Glossary

The definitions in this list of terms that appear in i2 TextChart Studio apply only to it (and to other TextChart software). Some of the terms have different meanings in other i2 software.

Corpus

A corpus is a set of documents. TextChart Studio allows a user to save the file paths to multiple corpora on the Corpus Management page.

Entity

Entities are the important items such as persons, places, and events that TextChart finds within a document. The linguistic context of the document determines what words or phrases are extracted as entities.

Users have the ability to modify entity extraction results and to apply their own real-world knowledge. The LxBase documentation includes a list of all the types of entities that TextChart can extract.

GxBase

TextChart uses GxBase to retrieve the place names and geocoordinates that it finds in a set of documents. It uses the National Geospatial Agency's GNS and the United States Geological Survey's GNIS, as well as i2's own, internally developed gazetteer, to provide world-wide coverage and use linguistic context to decipher between ambiguous location names.

Through TextChart Studio, users can customize and import their own client-specific features.

LxBase

The LxBase is the set of underlying linguistic rules and dictionaries that TextChart uses as the foundation for entity and relationship extraction.

TextChart Studio allows users to modify and add to the LxBase in order to fine tune for industry-specific extraction goals.

Normalized form

Whether one term is equivalent to another is sometimes a choice for an individual user. For example, it might or might not be appropriate for the terms "Britain" and "England" to be considered equivalent to "United Kingdom".

When they do judge terms to be equivalent, users can arrange for TextChart to extract entities in the same, normalized form.

The standard TextChart dictionaries already contain many normalized lexical entries. Through TextChart Studio, users can modify and add normalized forms of their own. See Normalization management for more information.

Relationship (or PSO)

A predicate-subject-object statement, or PSO, is a relationship between two entities established by the linguistic context.

Relationships have names of the form EntityToEntity. For example, PersonToPerson is the name of a relationship between one person entity and another.

In TextChart, every relationship has a predicate that describes the nature of that relationship.
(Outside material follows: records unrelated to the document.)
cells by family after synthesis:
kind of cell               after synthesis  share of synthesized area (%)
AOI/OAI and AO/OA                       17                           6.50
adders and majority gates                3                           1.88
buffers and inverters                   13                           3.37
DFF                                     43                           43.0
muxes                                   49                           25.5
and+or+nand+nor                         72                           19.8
[config.mk]
export PLATFORM = sky130hd
export DESIGN_NAME = if_fetch_unit
export DESIGN_NICKNAME = d
export VERILOG_FILES = /design/src/rtl/if_fetch_unit.sv
export SDC_FILE = /design/constraint.sdc
export NUM_CORES = 1
export LEC_CHECK = 0
export ABC_AREA = 1
export CAP_MARGIN = 0
export CELL_PAD_IN_SITES_DETAIL_PLACEMENT = 1
export CELL_PAD_IN_SITES_GLOBAL_PLACEMENT = 1
export CORE_MARGIN = 4
export CORE_UTILIZATION = 45
export CTS_BUF_LIST = sky130_fd_sc_hd__clkbuf_4 sky130_fd_sc_hd__clkbuf_8
export CTS_CLUSTER_SIZE = 16
export DETAILED_ROUTE_END_ITERATION = 8
export HOLD_SLACK_MARGIN = 0.08
export PLACE_DENSITY_LB_ADDON = 0.1
export SYNTH_ARGS = -nofsm -noshare
export SYNTH_HDL_FRONTEND = slang
export SYNTH_SLANG_ARGS = --single-unit
[constraint.sdc]
create_clock -name i_clk -period 7.1 [get_ports i_clk]
set_clock_uncertainty 0.15 [all_clocks]
set_input_delay 1.775 -clock i_clk [delete_from_list [all_inputs] [get_ports i_clk]]
set_output_delay 1.775 -clock i_clk [all_outputs]
set_load 0.1 [all_outputs]
$ cat src/rtl/gol_generation_sequencer.sv
// Runs N Game-of-Life generations on the engine, ping-ponging between board buffers A and B.
// Engine handshake: enable is held high with both addresses stable until completed rises, then dropped until completed falls.
module gol_generation_sequencer #(
  parameter int ADDR_W         = 12,
  parameter int GEN_W          = 16,
  parameter int TIMEOUT_CYCLES = 1000000
) (
  input  logic              clock,
  input  logic              reset,
  input  logic              io_start,
  input  logic              io_abort,
  input  logic [ADDR_W-1:0] io_buf_a_address,
  input  logic [ADDR_W-1:0] io_buf_b_address,
  input  logic [GEN_W-1:0]  io_generations,
  output logic              io_engine_enable,
  output logic [ADDR_W-1:0] io_engine_starting_address,
  output logic [ADDR_W-1:0] io_engine_result_address,
  input  logic              io_engine_completed,
  output logic              io_busy,
  output logic              io_done,
  output logic [1:0]        io_error,
  output logic [ADDR_W-1:0] io_final_address,
  output logic [GEN_W-1:0]  io_generation_count
);

  localparam int TMR_W = (TIMEOUT_CYCLES > 2) ? $clog2(TIMEOUT_CYCLES) : 1;
  localparam logic [TMR_W-1:0] TMR_LAST = TMR_W'(TIMEOUT_CYCLES - 1);

  typedef enum logic [2:0] {
    S_IDLE, S_LOAD, S_RUN, S_DRAIN, S_DONE, S_ERROR
  } state_t;

  state_t            state;
  logic              start_q;
  logic              rise_q;
  logic [GEN_W-1:0]  n_q;
  logic [ADDR_W-1:0] a_q;
  logic [ADDR_W-1:0] b_q;
  logic [ADDR_W-1:0] src;
  logic [ADDR_W-1:0] dst;
  logic [TMR_W-1:0]  timer;
  logic              enable;
  logic [ADDR_W-1:0] starting;
  logic [ADDR_W-1:0] result;
  logic              busy;
  logic              done;
  logic [1:0]        error;
  logic [ADDR_W-1:0] final_addr;
  logic [GEN_W-1:0]  count;
  logic              idle_like;

  assign idle_like = (state == S_IDLE) || (state == S_DONE) || (state == S_ERROR);

  always_ff @(posedge clock) begin
    if (reset) begin
      state      <= S_IDLE;
      start_q    <= 1'b1;
      rise_q     <= 1'b0;
      n_q        <= '0;
      a_q        <= '0;
      b_q        <= '0;
      src        <= '0;
      dst        <= '0;
      timer      <= '0;
      enable     <= 1'b0;
      starting   <= '0;
      result     <= '0;
      busy       <= 1'b0;
      done       <= 1'b0;
      error      <= 2'b00;
      final_addr <= '0;
      count      <= '0;
    end else begin
      start_q <= io_start;
      // Rises seen while a run is in flight are dropped, not deferred.
      rise_q  <= io_start & ~start_q & idle_like;
      case (state)
        S_IDLE, S_DONE, S_ERROR: begin
          if (rise_q) begin
            state      <= S_LOAD;
            busy       <= 1'b1;
            done       <= 1'b0;
            error      <= 2'b00;
            count      <= '0;
            n_q        <= io_generations;
            a_q        <= io_buf_a_address;
            b_q        <= io_buf_b_address;
            src        <= io_buf_a_address;
            dst        <= io_buf_b_address;
            final_addr <= io_buf_a_address;
          end
        end
        S_LOAD: begin
          if (io_abort) begin
            state <= S_IDLE;
            busy  <= 1'b0;
            done  <= 1'b0;
          end else if (a_q == b_q) begin
            state <= S_ERROR;
            busy  <= 1'b0;
            error <= 2'b10;
          end else if (n_q == '0) begin
            state      <= S_DONE;
            busy       <= 1'b0;
            done       <= 1'b1;
            final_addr <= a_q;
            count      <= '0;
          end else begin
            state    <= S_RUN;
            enable   <= 1'b1;
            starting <= src;
            result   <= dst;
            timer    <= '0;
          end
        end
        S_RUN: begin
          if (io_abort) begin
            state  <= S_IDLE;
            busy   <= 1'b0;
            done   <= 1'b0;
            enable <= 1'b0;
          end else if (io_engine_completed) begin
            state      <= S_DRAIN;
            count      <= count + GEN_W'(1);
            final_addr <= dst;
            src        <= dst;
            dst        <= src;
            enable     <= 1'b0;
            timer      <= '0;
          end else if (timer == TMR_LAST) begin
            state  <= S_ERROR;
            busy   <= 1'b0;
            error  <= 2'b01;
            enable <= 1'b0;
          end else begin
            timer <= timer + TMR_W'(1);
          end
        end
        S_DRAIN: begin
          if (io_abort) begin
            state <= S_IDLE;
            busy  <= 1'b0;
            done  <= 1'b0;
          end else if (!io_engine_completed) begin
            if (count == n_q) begin
              state <= S_DONE;
              busy  <= 1'b0;
              done  <= 1'b1;
            end else begin
              state    <= S_RUN;
              enable   <= 1'b1;
              starting <= src;
              result   <= dst;
              timer    <= '0;
            end
          end else if (timer == TMR_LAST) begin
            state <= S_ERROR;
            busy  <= 1'b0;
            error <= 2'b01;
          end else begin
            timer <= timer + TMR_W'(1);
          end
        end
        default: begin
          state  <= S_IDLE;
          busy   <= 1'b0;
          enable <= 1'b0;
        end
      endcase
    end
  end

  assign io_engine_enable           = enable;
  assign io_engine_starting_address = starting;
  assign io_engine_result_address   = result;
  assign io_busy                    = busy;
  assign io_done                    = done;
  assign io_error                   = error;
  assign io_final_address           = final_addr;
  assign io_generation_count        = count;

endmodule

$ cat config.mk
export PLATFORM = sky130hd
export DESIGN_NAME = gol_generation_sequencer
export DESIGN_NICKNAME = d
export VERILOG_FILES = /design/src/rtl/gol_generation_sequencer.sv
export SDC_FILE = /design/constraint.sdc
export NUM_CORES = 1
export LEC_CHECK = 0
export ABC_AREA = 1
export BUFFER_PORTS_ARGS = -buffer_cell sky130_fd_sc_hd__buf_2
export CORE_AREA = 4 4 181 95
export CTS_CLUSTER_SIZE = 28
export DETAILED_ROUTE_END_ITERATION = 8
export DIE_AREA = 0 0 185 99
export PLACE_DENSITY = 0.67
export SLEW_MARGIN = 20
export SYNTH_ARGS = -nofsm -noshare
export SYNTH_HDL_FRONTEND = slang
export SYNTH_SLANG_ARGS = --single-unit
$ cat constraint.sdc
create_clock -name clock -period 2.27 [get_ports clock]
set_input_delay 0.454 -clock clock [delete_from_list [all_inputs] [get_ports clock]]
set_output_delay 0.454 -clock clock [all_outputs]
set_load 0.01 [all_outputs]
### Word level (Yosys, flattened, before mapping)

Index checks and enable logic that the tools add are counted.

| storage, ports and cells | value |
|---|---|
| logic and storage cells | 166 |
| bits of input ports | 45 |
| output and inout port bits | 57 |
| register bits after elaboration | 146 |

| cells by class | value |
|---|---|
| equality and inequality tests | 31 |
| bitwise logic cells | 4 |
| mux-type cells | 93 |
| reductions and logical operators | 19 |
| $add $sub $neg | 2 |

Operators with widths:

| kind | number |
|---|---|
| 2-to-1 mux 12 bit | 21 |
| 2-to-1 mux 20 bit | 9 |
| 2-to-1 mux 16 bit | 6 |
| one-hot mux 12 bit (2 select lines) | 4 |
| one-hot mux 20 bit (3 select lines) | 1 |
| one-hot mux 16 bit (3 select lines) | 1 |
| one-hot mux 12 bit (3 select lines) | 1 |
| 2-to-1 mux 3 bit | 10 |
| != test 2 bit (second input constant) | 14 |
| AND reduction 7 bit | 4 |
| 2-to-1 mux 1 bit | 27 |
| adder 20 x 1 -> 20 bit (second input constant) | 1 |
| equality test 20 bit (second input constant) | 1 |
| != test 3 bit (second input constant) | 6 |
| adder 16 x 1 -> 16 bit (second input constant) | 1 |
| equality test 16 bit | 1 |
| zero test 16 bit | 1 |
| 2-to-1 mux 2 bit | 8 |
| AND reduction 8 bit | 2 |
| equality test 12 bit | 1 |
| != test 4 bit (second input constant) | 3 |
| one-hot mux 1 bit (4 select lines) | 3 |
| one-hot mux 3 bit (4 select lines) | 1 |
| one-hot mux 2 bit (4 select lines) | 1 |
| other kinds (13) | 21 |

### Longest topological paths before layout

Gate-level depths: netlist (run 1).

| depth | value |
|---|---|
| word-level depth | 5 |
| depth in mapped cells | 13 |
| mapped depth without buffers | 13 |

### Least setup slack after synthesis (run 1)

OpenSTA, ideal clock, no wires.

| path | value |
|---|---|
| kind | reg2reg |
| start | register timer[0] |
| end | register error[1], in the netlist io_error[1] |
| required time | 2.200 ns |
| arrival | 1.687 ns |
| cell stages (with the launch flop) | 11 |
| setup time | 0.070 ns |
| buffers on the path | 1 |
| period minus slack after synthesis | 1.757 ns |
| path slack | 0.513 ns |
| cells stage by stage | dfxtp_1 -> ha_1 -> nand3_1 -> nor2_2 -> nand3_1 -> buf_2 -> nand2_1 -> nand3_1 -> inv_1 -> nand2_1 -> a21oi_1 |

| on the way | value |
|---|---|
| cells in the longest elaborated chain, start to end | 5 |
| elaborated cells on any way between the ends | 7 |
| classes of those cells | eq/ne (1); mux (6) |

Ends and longest elaborated chain:

| element | RTL line | source |
|---|---|---|
| from (decl) | 41 | `logic [TMR_W-1:0] timer;` |
| from (signal assigned) | 136 | `timer <= timer + TMR_W'(1);` |
| from (signal assigned) | 161 | `timer <= timer + TMR_W'(1);` |
| equality test 20 bit * | 130, 156 |  |
| 2-to-1 mux 2 bit * | - |  |
| 2-to-1 mux 2 bit, on equally long branches (2 in a row) | - |  |
| one-hot mux 2 bit (4 select lines) * | - |  |
| to (signal assigned) | 70 | `error <= 2'b00;` |
| to (signal assigned) | 83 | `error <= 2'b00;` |
| to (signal assigned) | 101 | `error <= 2'b10;` |
| to (decl) | 47 | `logic [1:0] error;` |

Every way passes the cells marked *; elsewhere a longest branch is shown, timed or not. The select of a mux whose other input is x is not followed.
A chain may end at the register's enable or synchronous reset.

### Final worst setup path (run 1)

| path | value |
|---|---|
| start | register timer[1] |
| end | register error[1], in the netlist io_error[1] |

Same word-level chain as after synthesis.

==> results of run 1 <==
report_power, final:
group / switching (mW) / internal (mW) / total, mW
Combinational: 1.09 / 0.538 / 1.62
Clock: 1.26 / 1.43 / 2.70
Sequential: 0.191 / 2.83 / 3.02
final cells by class:
type                       instances  area [sq um]  area share [%]
multi-input combinational        882          4180            46.4
sequential                       146          2920            32.4
timing repair buffer             136           806            8.94
clock buffer                      18           429            4.76
inverter                          81           304            3.37
tap                              204           255            2.83
clock inverter                    14           119            1.32
metrics by stage:
stage | total power, mW | worst slack [ns] | util, % | hold slack, ns
after floorplan | 4.17 | 0.513 | - | 0.375
after global placement | 4.66 | 0.235 | 55.0 | 0.386
after detailed placement | 4.69 | 0.106 | 55.0 | 0.387
after CTS | 7.36 | 0.0894 | 58.6 | 0.217
after global routing | 7.72 | 0.0104 | 58.6 | 0.240
final | 7.34 | 0.247 | 58.6 | 0.221
worst paths after layout:
| path | end | startpoint | slack [ns] |
|---|---|---|---|
| max | io_error[1]$_SDFFE_PP0P_ | timer[1]$_SDFFE_PP0P_ | 0.25 |
| min | start_q$_SDFF_PP1_ | io_start | 0.22 |
| max reg2reg | io_error[1]$_SDFFE_PP0P_ | timer[1]$_SDFFE_PP0P_ | 0.25 |
| min reg2reg | rise_q$_SDFF_PP0_ | start_q$_SDFF_PP1_ | 0.40 |
flip-flops by register name, summed over array words and instances, names as in the netlist:
signal,flops
rise_q,1
io_generation_count,16
io_final_address,12
src,12
io_busy,1
io_error,2
start_q,1
io_done,1
io_engine_result_address,12
io_engine_starting_address,12
dst,12
n_q,16
a_q,12
b_q,12
timer,20
state,3
io_engine_enable,1
worst min-delay path, delay by kind of cell:
kind / cells / cell delay, ns
and+or+nand+nor: 1 / 0.04
buffers and inverters: 2 / 0.12
Yosys cell counts, types with 3 or more instances:
master / instances / share of area (%)
nand2_1: 299 / 15
inv_1: 73 / 3.5
nand2_4: 3 / 0.44
buf_2: 13 / 0.84
a21oi_1: 84 / 5.4
nand4_1: 41 / 3.3
o211ai_1: 6 / 0.58
nor2_1: 153 / 7.4
a31oi_1: 24 / 1.9
nand2_2: 3 / 0.24
dfxtp_1: 146 / 38
nor2_2: 8 / 0.65
clkbuf_1: 32 / 1.6
xnor2_1: 9 / 1.0
xor2_1: 17 / 1.9
buf_1: 6 / 0.29
nand3_1: 105 / 6.8
o21ai_0: 100 / 6.5
nor3_1: 10 / 0.65
buf_6: 9 / 1.3
inv_2: 7 / 0.34
o21bai_1: 4 / 0.39
buf_4: 3 / 0.29
layer usage:
layer,vias to the layer above,part of all wire (%),global-route usage (%),wire (um)
met5,-,0,0,0
met4,0,1.9,6.99,425
met3,34,6.6,5.13,1500
met2,278,45,39.4,10200
met1,3781,46,34.9,10500
li1,4062,-,-,-
placed cells by master, fill, tap and decap left out, drive strengths merged, types with 6 or more instances in the layout:
cell    instances
clkbuf         18
nand2         305
xnor2           9
xor2           17
a21oi          84
nand3         107
a31oi          24
inv            88
nand4          43
nor3           10
o211ai          6
buf           136
nor2          163
dfxtp         146
o21ai         103
cells by family (layout without fill, tap and decap cells):
| logic type | count (synthesis) | count (layout) |
|---|---|---|
| compound gates | 222 | 222 |
| simple gates | 632 | 632 |
| buf+inv | 144 | 249 |
| fa+ha+maj | 2 | 2 |
| xor+xnor | 26 | 26 |
| flops | 146 | 146 |
repair_timing:
action	4_1_cts	5_1_grt
setup endpoints to repair	0	13
resized for setup	0	2
endpoints found under the hold margin	0	0
==> flow_summary.yaml, run 1 <==
sta:
  setup_viol: 0
  layout_min_cycle_time_ns: 2.02
  max_freq_ghz: 0.494
  rsz0062_at_grt: "no"
  hold_viol: 0
  setup-tns-final_ns: 0
  slew_headroom_pct: 56.1
  min_period_over_period_pct: 89.1
  skew_ns: 0.0174
  worst_slew_pin_slew_ns: 0.658
  drv_slew: 0
setup_path:
  path_buf_inv: 1
  arrival_ns: 2.36
  crit_path_max_fanout: 11
  cp.depth: 9
  reg2reg_depth: 9
  path_delay_family: "simple AND/OR/NAND/NOR gates"
  critPathMaxStageDelay_ns: 0.42
  path_cells: "ha_2 > nand3_1 > nor2_2 > nand3_2 > nand2_1 > nand3_1 > inv_1 > nand2_1 > a21oi_1"
  endpoint_kind: "register"
  cpMaxStageDelayCell: "dfxtp_1"
  worstSetupPathType: "register to register"
  crit_required_ns: 2.61
  start_kind: "register"
cells_and_area:
  nNetsFinal: 1311
  syn2layout_area_growth_pct: 16.7
  fin_area_sq_um: 9010
  insertedDiodeCount: 0
  layout-drive-gt1-share_pct: 15.7
  fill_cells: 1520
  final_cells: 1481
clocking:
  root_buffer: "clkbuf_16"
  cts_num_sinks: 146
  htreeDepth: 4
  cts_buffers: 17
  cts_tree: "built"
  hold_buffers: 0
  clk_pin_slew_ns: 0.06
  post_cts_buffers: 0
  clock_path_buffers: 2
  worstSkewPairLatency_ns: 0.42
power:
  power.leakage_nw: 3.82
  powerDensity_nw_per_um2: 815
  ir_drop_mv: 0.562
run_status:
  outcome: "complete, no violations"
floorplanning:
  die_w_um: 185
  row_count: 32
  initial_core_util_pct: 50.3
  core_sq_um: 15400
  die-area_sq_um: 18300
  die_h_um: 99
  ioPinCount: 102
synthesis:
  synth-adder-area-share_pct: 0.324
  synthSimpleGateAreaFrac_pct: 35.5
  synth_edf_count: 0
  syn-num-nets: 1219
  synth_flop_cell: "dfxtp_1"
  netlist_area_sq_um: 7730
  synthCells: 1172
  yosysSeqAreaShare_pct: 37.8
  synth_mux_area_share_pct: 0
  synth_xor_area_share_pct: 2.95
  synth-seq-cells: 146
  synth_top_family_by_area: "simple AND/OR/NAND/NOR gates"
  syn_avg_cell_area_sq_um: 6.59
  synth-compound-area-share_pct: 15.2
  yosysWarnings: 0
  ys_types: 34
  async_reset_ff_share_pct: 0
route:
  wirelength_um: 22700
  post_drt_wl_per_cell_um: 15.3
  vias: 8155
  viasPerCell: 5.51
  drc: 0
  drt-initial-drc-count: 759
  ant_nets: 0
  drtPass1Iterations: 7
place:
  gp_congestion: 0.931
  dp.cells: 1449
  numPortBuffers: 101
  placed_area_sq_um: 8460
  dp_hpwl_um: 16000
flow_run:
  maxCapViolCount: 0
grt:
  antenna_found_initial: 0
  grt_pass1_vias: 7656
  gr-total-overflow: 0
  grt_max_degree: 58
  grt_pass1_wl_um: 38100
  grt_usage_pct: 25.0
worst_hold_path:
  hold_path.class: "input pin to register"
  hold_path_depth: 3
No activity file was read; power rests on OpenSTA's default activity.
==> run 2: changes to the inputs <==
Settings changed: CORE_AREA 4 4 181 95 to 4 4 173 91, DIE_AREA 0 0 185 99 to 0 0 177 95, PLACE_DENSITY 0.67 to 0.73, REMOVE_ABC_BUFFERS set to 1.
==> flow_summary.yaml, run 2 (synthesized netlist as in run 1, its figures left out) <==
run_status:
  outcome: "complete, no violations"
setup_path:
  crit_start: "state[2]$_SDFFE_PP0N_"
  endpoint_kind: "register"
  reg2reg_depth: 12
  cpMaxStageDelayCell: "dfxtp_1"
  critPathMaxStageDelay_ns: 0.32
  crit_required_ns: 2.58
  r2r_slack_ns: 0.22
  worstSetupPathType: "register to register"
  critPathCapture: "io_final_address[4]$_SDFFE_PP0P_"
  arrival_ns: 2.36
  crit_path_max_fanout: 16
  r2r_start: "state[2]$_SDFFE_PP0N_"
  reg2reg_to: "io_final_address[4]$_SDFFE_PP0P_"
  path_cells: "inv_2 > nand2_2 > nor2_2 > buf_12 > inv_1 > nand2_1 > clkinvlp_4 > buf_12 > nand2_1 > o211ai_1 > o21ai_0 > nor2_1"
  start_kind: "register"
grt:
  met1_usage_pct: 35.5
  grt_pass1_vias: 7467
  grt_max_degree: 90
  use_met3_pct: 4.56
  busiest_layer: "met2"
  grt_pass1_wl_um: 36600
  grt_usage_pct: 26.6
  antenna_found_initial: 0
  gr-total-overflow: 0
  met2_usage_pct: 44.9
clocking:
  htreeDepth: 4
  clock_path_buffers: 2
  cts_num_sinks: 146
  root_buffer: "clkbuf_16"
  hold_buffers: 0
  worstSkewPairLatency_ns: 0.43
  cts_tree: "built"
  cts_buffers: 17
  clk_pin_slew_ns: 0.06
sta:
  setup-tns-final_ns: 0
  min_period_over_period_pct: 90.3
  skew_ns: 0.0184
  max_freq_ghz: 0.488
  worst_slew_pin_slew_ns: 0.671
  rsz0062_at_grt: "no"
  hold_viol: 0
  worst_hold_slack_ns: 0.228
  slew_headroom_pct: 55.3
  layout_min_cycle_time_ns: 2.05
  fin_ws_ns: 0.221
  drv_slew: 0
  setup_viol: 0
place:
  dp_hpwl_um: 14800
  numPortBuffers: 101
  gp_congestion: 0.926
  placed_area_sq_um: 8420
  dpl_worst_slack_ns: 0.173
route:
  viasPerCell: 5.53
  drt-initial-drc-count: 589
  drc: 0
  wirelength_um: 22300
  drtPass1Iterations: 5
  vias: 8120
  post_drt_wl_per_cell_um: 15.2
  ant_nets: 0
floorplanning:
  die_w_um: 177
  initial_core_util_pct: 54.3
  core_sq_um: 14200
  die-area_sq_um: 16800
  ioPinCount: 102
  die_h_um: 95
  row_count: 31
flow_run:
  maxCapViolCount: 0
cells_and_area:
  nNetsFinal: 1305
  insertedDiodeCount: 0
  layout-drive-gt1-share_pct: 15.4
  syn2layout_area_growth_pct: 16.8
  fin_area_sq_um: 9030
  regMostFlops: "timer"
  final_cell_mix: "nand2_1, nor2_1, dfxtp_1"
  final_common_cell: "nand2_1"
  largest_reg_flops: 20
  utilization_pct: 63.4
power:
  powerDensity_nw_per_um2: 823
  ir_drop_mv: 0.802
  power.leakage_nw: 3.82
worst_hold_path:
  hold_path.class: "input pin to register"
==> run 2: cell count changes in the layout (fill, tap and decap cells not counted), moves of 2 or more <==
cell	delta
buf_12	+3
clkinvlp_4	-2
buf_4	-9
inv_8	+3
==> run 2: timing repair <==
action / CTS / global route
resized for setup: 0 / 5
setup endpoints to repair: 0 / 16
setup buffers: 0 / 2
==> run 2: stage by stage <==
| stage | cells | total power, mW |
|---|---|---|
| global route | 1469 | 7.80 |
| global placement | 1435 | 4.63 |
| CTS | 1467 | 7.41 |
| detailed placement | 1435 | 4.67 |
| finish | 1469 | 7.43 |
| floorplan | 1109 | 4.00 |
==> run 2: how the worst min path moves through the flow <==
stage,depth (start not counted),endpoint,startpoint,slack (ns)
6_report,3,start_q$_SDFF_PP1_,io_start,0.23
4_1_cts,3,start_q$_SDFF_PP1_,io_start,0.23
3_3_place_gp,1,rise_q$_SDFF_PP0_,start_q$_SDFF_PP1_,0.38
5_1_grt,3,start_q$_SDFF_PP1_,io_start,0.24
2_1_floorplan,1,rise_q$_SDFF_PP0_,start_q$_SDFF_PP1_,0.37
3_5_place_dp,1,rise_q$_SDFF_PP0_,start_q$_SDFF_PP1_,0.39
==> run 2: per-layer routing <==
layer	part of all wire (%)	vias up	wire length [um]
li1	-	4056	-
met3	4.7	33	1050
met2	46	234	10300
met5	0	-	0
met1	48	3797	10600
met4	1.5	0	326
==> run 2: worst max-delay path: cells and delay by family, from the launching register on <==
kind,cells,cell delay (ns)
flip-flops,1,0.32
AND/OR/NAND/NOR,5,0.56
AO/OA/AOI/OAI,2,0.30
buffers and inverters,5,0.73
==> run 2: report_power, final <==
part,switching [mW],internal (mW)
Clock,1.29,1.46
Sequential,0.167,2.83
Combinational,1.11,0.569
Total,2.56,4.86
==> run 2: final cells by class <==
class,count,area [sq um]
Multi-Input combinational cell,882,4190
Fill cell,1327,5210
Clock buffer,18,429
Inverter,81,308
Clock inverter,14,134
Tap cell,198,248
Timing Repair Buffer,130,798
Sequential cell,146,2920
For example, a PersonToPerson relationship might have the predicate "interviewed". For a full list of predicate types, see the LxBase documentation.

Semantic vector (or SV)

Semantic vectors represent a vector space of possible meanings for individual terms or phrases, allowing the same term to have various meanings depending on the linguistic context.

For example, a term such as "Washington" has many different semantic vectors associated with it: it might be a city name, a given name, or a surname. Some linguistic rules might even determine that it is a place.

In TextChart Studio, you can find (and modify) a list of semantic vectors and their corresponding definitions through the Token Definition Editor.

Token

A token is the smallest unit of meaning that TextChart can extract from a document.

For example, a TextChart dictionary might include the term "bank" as a noun, while the term "Bank of America" is an ORG. TextChart then considers both terms as one token, because they are both listed in the dictionary.

If "Bank of America" was not listed in the dictionary, then each unit of meaning would be parsed individually, resulting in three unique tokens: "Bank", "of", and "America".

You can modify this in TextChart Studio.